Box-plots of the ratio of synonymous to non-synonymous substitutions (Ka/Ks) in the three HBV genotypes. No significant difference was found (p > 0.05)

Adaptation of HBV to the human genome

The CAI values range from 0 to 1, and high CAI values indicate higher levels of CUB (Subramanian and Rup Sarkar 2015). Codon adaptation index (CAI) analyses were performed to determine the codon usage optimization and adaptation of HBV in relation to its hosts. CAI values for all codons were calculated by reference to the codon usage of H. sapiens. We found that, in relation to H. sapiens, the CAI values of HBV S small protein-coding regions were in the range of 0.78–0.90 (Fig. 12). This study found a tendency of relatively high CAI values (> 0.5), which disclosed a good adaptability of HBV to its hosts and a low translation pressure (Subramanian and Rup Sarkar 2015). The tendency of high CAI values for H. sapiens suggests that selection pressure from H. sapiens can affect the codon usage of HBV and that the evolution of codon usage in HBV allows it to use the translation machinery of H. sapiens more efficiently. In addition, the results suggested that these differences are related to codon usage preferences. Our results about codon usage preferences were consistent with published works (Ma et al. 2011). Turning to the expression levels of viral product in host cells, the relationship between CAI and GC3% indicates that the various CUBs among B, C, D genotypes exist in the process of evolution of HBV (Fig. 12). This demonstrated that the synonymous codon usage patterns of HBV might play an important role in the optimized expression level of viral product of HBV. Some previous reports pointed out that HBV genotypes have been increasingly associated with differences in virologic and clinical features, such as response to antiviral therapies and severity of liver disease (Enomoto et al. 2006; Kao et al. 2000; Palumbo 2007; Wai et al. 2002).

Fig. 12
figure 12

CAI value vs. GC3%. The different genotype points represent the correlation between gene expression and nucleotide composition of HBV coding sequence

Conclusions

This is the first study revealing the codon usage pattern within HBV genotypes.

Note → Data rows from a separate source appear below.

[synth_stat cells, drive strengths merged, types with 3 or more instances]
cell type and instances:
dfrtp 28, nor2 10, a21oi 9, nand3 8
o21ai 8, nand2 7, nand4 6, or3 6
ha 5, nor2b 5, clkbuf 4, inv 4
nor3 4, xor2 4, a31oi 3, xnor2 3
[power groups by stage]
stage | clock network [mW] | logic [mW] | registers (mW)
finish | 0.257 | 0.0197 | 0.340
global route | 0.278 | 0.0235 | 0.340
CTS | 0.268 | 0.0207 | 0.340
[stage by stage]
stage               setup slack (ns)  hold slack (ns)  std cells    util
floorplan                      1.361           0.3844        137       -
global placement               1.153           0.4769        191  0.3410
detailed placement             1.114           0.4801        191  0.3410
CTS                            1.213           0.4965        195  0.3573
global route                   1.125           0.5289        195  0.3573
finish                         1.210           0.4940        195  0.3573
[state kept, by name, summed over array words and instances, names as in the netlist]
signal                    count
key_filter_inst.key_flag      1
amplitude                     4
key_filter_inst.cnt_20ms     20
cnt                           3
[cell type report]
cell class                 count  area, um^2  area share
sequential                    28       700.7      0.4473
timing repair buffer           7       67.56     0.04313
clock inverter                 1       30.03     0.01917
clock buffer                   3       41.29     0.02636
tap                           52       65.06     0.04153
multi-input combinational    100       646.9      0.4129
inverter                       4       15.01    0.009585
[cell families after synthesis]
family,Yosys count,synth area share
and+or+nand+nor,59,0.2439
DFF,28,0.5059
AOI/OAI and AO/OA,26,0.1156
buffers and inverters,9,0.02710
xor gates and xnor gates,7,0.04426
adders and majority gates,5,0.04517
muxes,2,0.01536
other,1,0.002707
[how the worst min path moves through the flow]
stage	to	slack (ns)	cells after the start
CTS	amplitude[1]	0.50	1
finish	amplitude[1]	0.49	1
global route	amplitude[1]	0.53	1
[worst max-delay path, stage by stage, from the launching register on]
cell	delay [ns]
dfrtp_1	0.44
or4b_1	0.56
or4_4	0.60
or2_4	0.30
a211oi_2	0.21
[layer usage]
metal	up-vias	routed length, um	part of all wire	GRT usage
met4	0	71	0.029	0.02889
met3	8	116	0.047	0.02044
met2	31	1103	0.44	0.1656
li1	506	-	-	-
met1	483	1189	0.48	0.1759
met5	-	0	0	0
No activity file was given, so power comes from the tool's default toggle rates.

Our study indicated that the CUB of HBV genotypes is low with good adaptability to the human genome. Our findings hinted that mutation bias and mutational pressure were the prevalent factors in shaping HBV codon usage patterns. The present findings have great prospects for elucidating the molecular evolution and functional mechanisms of HBV. The present data will be of clinical importance, especially for studying the pathogenesis of hepatis B and developing treatment drugs.